To date there have been over 540 naturally occurring anthocyanins identified. Unfortunately, there are only a limited number of pure standards commercially available at high cost. Therefore, many biological studies are performed using crude anthocyanin extracts from fruits and vegetables. Isolation methods range from simple water or organic solvent extraction to various forms of chromatography. Solid-phase extraction (SPE) methods currently are the most commonly used, due to a balance of efficiency and cost. However, such methods normally rely on hydrophilic or hydrophobic interactions between the sorbent and the analyte, which would inevitably allow for a broad spectrum of plant constituents to mix into the anthocyanin fraction. The impurities, usually phenolic compounds, are likely to have biological effects, as well, and therefore become confounding factors in bioassays. Thus, explanation of anthocyanin bioactivity could be vague, and results from different labs could be hardly comparable given the different isolation methods employed.
Broad Statement
Disclosed is a method for separating anthocyanins depleted in phenolic mixture content from fruits, vegetables, and flowers (herein, collectively, plant tissue) feedstock containing anthocyanins and phenolic mixtures. The first step is to contact the feedstock with a mixed-mode cation-exchange resin at low pH for a time period effective for the resin to selectively bind with the anthocyanins and other phenolics. Next, the non-anthocyanin phenolic mixture is selectively separated from the resin by solvent wash for recovery. The resin is subjected to additional solvent wash to release the anthocyanins for recovery. For human consumption, the solvent should be a food-grade solvent, i.e., a solvent permitted by regulation for human consumption. For animal (excluding humans) consumption, the solvent should be an animal-grade solvent, a solvent permitted by regulation for animal (non-human) consumption.
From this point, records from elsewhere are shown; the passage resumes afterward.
File: src/rtl/apb_arbiter_master.sv
// APB master shared by two requesters with round-robin arbitration.
// Each requester holds req until its one-cycle done pulse. One transfer
// runs at a time: IDLE -> SETUP -> ACCESS -> DONE -> IDLE.
// Optional ACCESS wait timeout: define APB_TIMEOUT_EN.
module apb_arbiter_master #(
  parameter int unsigned AWIDTH  = 4,
  parameter int unsigned DWIDTH  = 8,
  parameter int unsigned TIMEOUT = 15
) (
  input  logic              pclk,
  input  logic              presetn,
  input  logic              req_0,
  input  logic              wr_0,
  input  logic [AWIDTH-1:0] addr_0,
  input  logic [DWIDTH-1:0] wdata_0,
  input  logic              req_1,
  input  logic              wr_1,
  input  logic [AWIDTH-1:0] addr_1,
  input  logic [DWIDTH-1:0] wdata_1,
  output logic              done_0,
  output logic              done_1,
  output logic [DWIDTH-1:0] rdata,
  output logic              rerr,
  output logic              psel,
  output logic              penable,
  output logic              pwrite,
  output logic [AWIDTH-1:0] paddr,
  output logic [DWIDTH-1:0] pwdata,
  input  logic              pready,
  input  logic [DWIDTH-1:0] prdata,
  input  logic              pslverr
);

  typedef enum logic [1:0] {
    S_IDLE   = 2'd0,
    S_SETUP  = 2'd1,
    S_ACCESS = 2'd2,
    S_DONE   = 2'd3
  } state_e;

  // Elaboration guard on the timeout range
  if (TIMEOUT < 1 || TIMEOUT > 255) begin : g_bad_timeout
    $error("apb_arbiter_master: TIMEOUT must be in 1..255");
  end

  state_e state_q, state_d;

  logic              last_q, last_d;       // 1 = requester 1 was granted last
  logic              psel_q, psel_d;
  logic              penable_q, penable_d;
  logic              pwrite_q, pwrite_d;
  logic [AWIDTH-1:0] paddr_q, paddr_d;
  logic [DWIDTH-1:0] pwdata_q, pwdata_d;
  logic [DWIDTH-1:0] rdata_q, rdata_d;
  logic              rerr_q, rerr_d;
  logic              done0_q, done0_d;
  logic              done1_q, done1_d;

  logic grant_c;      // a grant is issued this cycle
  logic pick1_c;      // the grant goes to requester 1
  logic complete_c;   // slave completes the access this cycle
  logic timeout_c;    // access aborted by the wait limit this cycle

  // Round-robin pick: a lone request wins, a tie goes to the one not served last
  always_comb begin
    grant_c    = (state_q == S_IDLE) && (req_0 || req_1);
    pick1_c    = req_1 && (!req_0 || !last_q);
    complete_c = (state_q == S_ACCESS) && pready;
  end

`ifdef APB_TIMEOUT_EN
  logic [7:0] cnt_q, cnt_d;

  // Count ACCESS wait cycles; cleared on each new grant
  always_comb begin
    cnt_d     = cnt_q;
    timeout_c = 1'b0;
    if (grant_c) begin
      cnt_d = 8'd0;
    end else if ((state_q == S_ACCESS) && !pready) begin
      cnt_d     = cnt_q + 8'd1;
      timeout_c = (9'({1'b0, cnt_q}) + 9'd1) == 9'(TIMEOUT);
    end
  end

  // Wait counter register
  always_ff @(posedge pclk or negedge presetn) begin
    if (!presetn) cnt_q <= 8'd0;
    else          cnt_q <= cnt_d;
  end
`else
  assign timeout_c = 1'b0;
`endif

  // State register
  always_ff @(posedge pclk or negedge presetn) begin
    if (!presetn) state_q <= S_IDLE;
    else          state_q <= state_d;
  end

  // Next-state logic
  always_comb begin
    state_d = state_q;
    case (state_q)
      S_IDLE:   if (req_0 || req_1) state_d = S_SETUP;
      S_SETUP:  state_d = S_ACCESS;
      S_ACCESS: if (pready || timeout_c) state_d = S_DONE;
      S_DONE:   state_d = S_IDLE;
      default:  state_d = S_IDLE;
    endcase
  end

  // Output/datapath next values, registered below
  always_comb begin
    last_d    = last_q;
    pwrite_d  = pwrite_q;
    paddr_d   = paddr_q;
    pwdata_d  = pwdata_q;
    rdata_d   = rdata_q;
    rerr_d    = rerr_q;
    psel_d    = (state_d == S_SETUP) || (state_d == S_ACCESS);
    penable_d = (state_d == S_ACCESS);
    done0_d   = 1'b0;
    done1_d   = 1'b0;

    if (grant_c) begin
      last_d   = pick1_c;
      pwrite_d = pick1_c ? wr_1    : wr_0;
      paddr_d  = pick1_c ? addr_1  : addr_0;
      pwdata_d = pick1_c ? wdata_1 : wdata_0;
    end

    if (complete_c) begin
      rerr_d = pslverr;
      if (!pwrite_q) rdata_d = prdata;
    end else if (timeout_c) begin
      rerr_d = 1'b1;
    end

    if (state_d == S_DONE) begin
      done0_d = !last_q;
      done1_d = last_q;
    end
  end

  // Output and datapath registers
  always_ff @(posedge pclk or negedge presetn) begin
    if (!presetn) begin
      last_q    <= 1'b1;
      psel_q    <= 1'b0;
      penable_q <= 1'b0;
      pwrite_q  <= 1'b0;
      paddr_q   <= '0;
      pwdata_q  <= '0;
      rdata_q   <= '0;
      rerr_q    <= 1'b0;
      done0_q   <= 1'b0;
      done1_q   <= 1'b0;
    end else begin
      last_q    <= last_d;
      psel_q    <= psel_d;
      penable_q <= penable_d;
      pwrite_q  <= pwrite_d;
      paddr_q   <= paddr_d;
      pwdata_q  <= pwdata_d;
      rdata_q   <= rdata_d;
      rerr_q    <= rerr_d;
      done0_q   <= done0_d;
      done1_q   <= done1_d;
    end
  end

  assign psel    = psel_q;
  assign penable = penable_q;
  assign pwrite  = pwrite_q;
  assign paddr   = paddr_q;
  assign pwdata  = pwdata_q;
  assign rdata   = rdata_q;
  assign rerr    = rerr_q;
  assign done_0  = done0_q;
  assign done_1  = done1_q;

endmodule
File: config.mk
export PLATFORM = sky130hd
export DESIGN_NAME = apb_arbiter_master
export DESIGN_NICKNAME = d
export VERILOG_FILES = /design/src/rtl/apb_arbiter_master.sv
export SDC_FILE = /design/constraint.sdc
export NUM_CORES = 1
export LEC_CHECK = 0
export CELL_PAD_IN_SITES_DETAIL_PLACEMENT = 1
export CELL_PAD_IN_SITES_GLOBAL_PLACEMENT = 2
export CORE_ASPECT_RATIO = 1.4
export CORE_MARGIN = 4
export CORE_UTILIZATION = 24
export DETAILED_ROUTE_END_ITERATION = 7
export PLACE_DENSITY = 0.8
export SLEW_MARGIN = 40
export SYNTH_ARGS = -nofsm -noshare
export SYNTH_HDL_FRONTEND = slang
export SYNTH_SLANG_ARGS = --single-unit
File: constraint.sdc
create_clock -name pclk -period 4.2 [get_ports pclk]
set_input_delay 0.84 -clock pclk [delete_from_list [all_inputs] [get_ports pclk]]
set_output_delay 0.84 -clock pclk [all_outputs]
set_load 0.01 [all_outputs]
==> flow_summary.ini <==
[status]
outcome = finished clean

[timing]
fin_crit_sh_pct = 51.17
maxSlewViolCount = 0
relSlewSlack_pct = 48.32
fmax_mhz = 465.3
finalSetupViolations = 0
hold_violations = 0
rsz0062_at_grt = false
tightestPinTransition_ps = 775.2
tns_ps = 0
fin_skew_ps = 5.532
layout_min_cycle_time_ps = 2149

[floorplan]
die_area_sq_um = 6623
num_rows = 31
start_util_pct = 24.80
ioPinCount = 66
core_sq_um = 5197
die_w_um = 69.93
die_h_um = 94.71

[pwr]
powerDensity_nw_per_um2 = 687.3
p_int_mw = 0.9372
p_sw_share_pct = 34.11
power_switching_mw = 0.4851
peakVddDrop_mv = 0.2546
power.leakage_nw = 0.8869
power_frac_comb_pct = 49.1
clockPowerShare_pct = 15.4
seqPwrFrac_pct = 35.5

[synth]
synth_cell_types = 21
synth_edf_count = 0
syn_inst = 117
avgSynthCellArea_sq_um = 11.01
ys.flop_type = dfrtp_1
synth_top_area_cell = dfrtp_1
syn-num-nets = 161
ys_seq_area_share_pct = 56.41
synth.top_cell.area_share_pct = 54.37
synth_common_cells = dfrtp_1 (28), nand2_1 (27), nor2_1 (15)
synth_area_sq_um = 1289
ys_warn_count = 0
synthMostInstantiatedCell = dfrtp_1
async_flop_share_pct = 100.0
ys_seq_elements = 29
synthTopCellsByArea = dfrtp_1 (54%), mux2_4 (9.3%), nand2_1 (7.9%), a31oi_1 (6.8%), nor2_1 (4.4%)

[cells_and_area]
fillers = 617
multiInputGateArea_sq_um = 508.0
num_antenna_cells = 0
seqCellArea_sq_um = 726.9
fin_area_sq_um = 2069
area_growth_syn_to_layout_pct = 60.58
layout-drive-gt1-share_pct = 11.35
num-nets-final = 228

[route]
vias_per_cell = 4.371
drtIter0Drc = 47
ant_nets = 0
drtPass1Iterations = 4
routedWlPerCell_um = 14.82
post-route-drc-count = 0
vias = 1097
postRouteWirelength_um = 3719

[clocking]
cts_resized = 0
clock_latency_ps = 280
cts_htree_levels = 2
clock_sinks = 29
cts_buffers = 5
clock_path_buffers = 2
cts_tree = yes
cts_root_buffer = clkbuf_8
post_cts_buffers = 0
clkSlewWorstSetupHoldPaths_ps = 70
cts_hold_buf = 0

[worst_setup_path]
startpoint_type = input pin
end_kind = flip-flop
crit_type = input pin to flip-flop
crit_fanout = 26
worstPathArrival_ps = 2260
worstPathRequired_ps = 4310

[place]
dp_hpwl_um = 2955
port_buffers = 65
place.gp.congestion = 0.7116
place_area_sq_um = 1983

[global_routing]
grt_max_degree = 30
overflow = 0
antenna_found_initial = 0
grt_pass1_vias = 1258
grtUsageTotal_pct = 11.44
grt_pass1_wl_um = 5906

[min_path]
holdCritPathClass = flip-flop to flip-flop

[run]
cap_violations = 0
Advantages of the process disclosed herein include the successful use of mixed-mode cation exchange for anthocyanin purification, which is believed to function due to the use of a combination of cation exchange and hydrophobic interaction. Another advantage is the achievement of higher purity than current methodology for fractionation of anthocyanins at comparable cost. A further advantage is the ability to purify the same amount of anthocyanins using much less organic solvents than prior purification processes with less processing time being required. The lifetime and consistency of this polymer-based resin also exceed the conventional silica based resin and therefore result in reduced cost and improved reproducibility.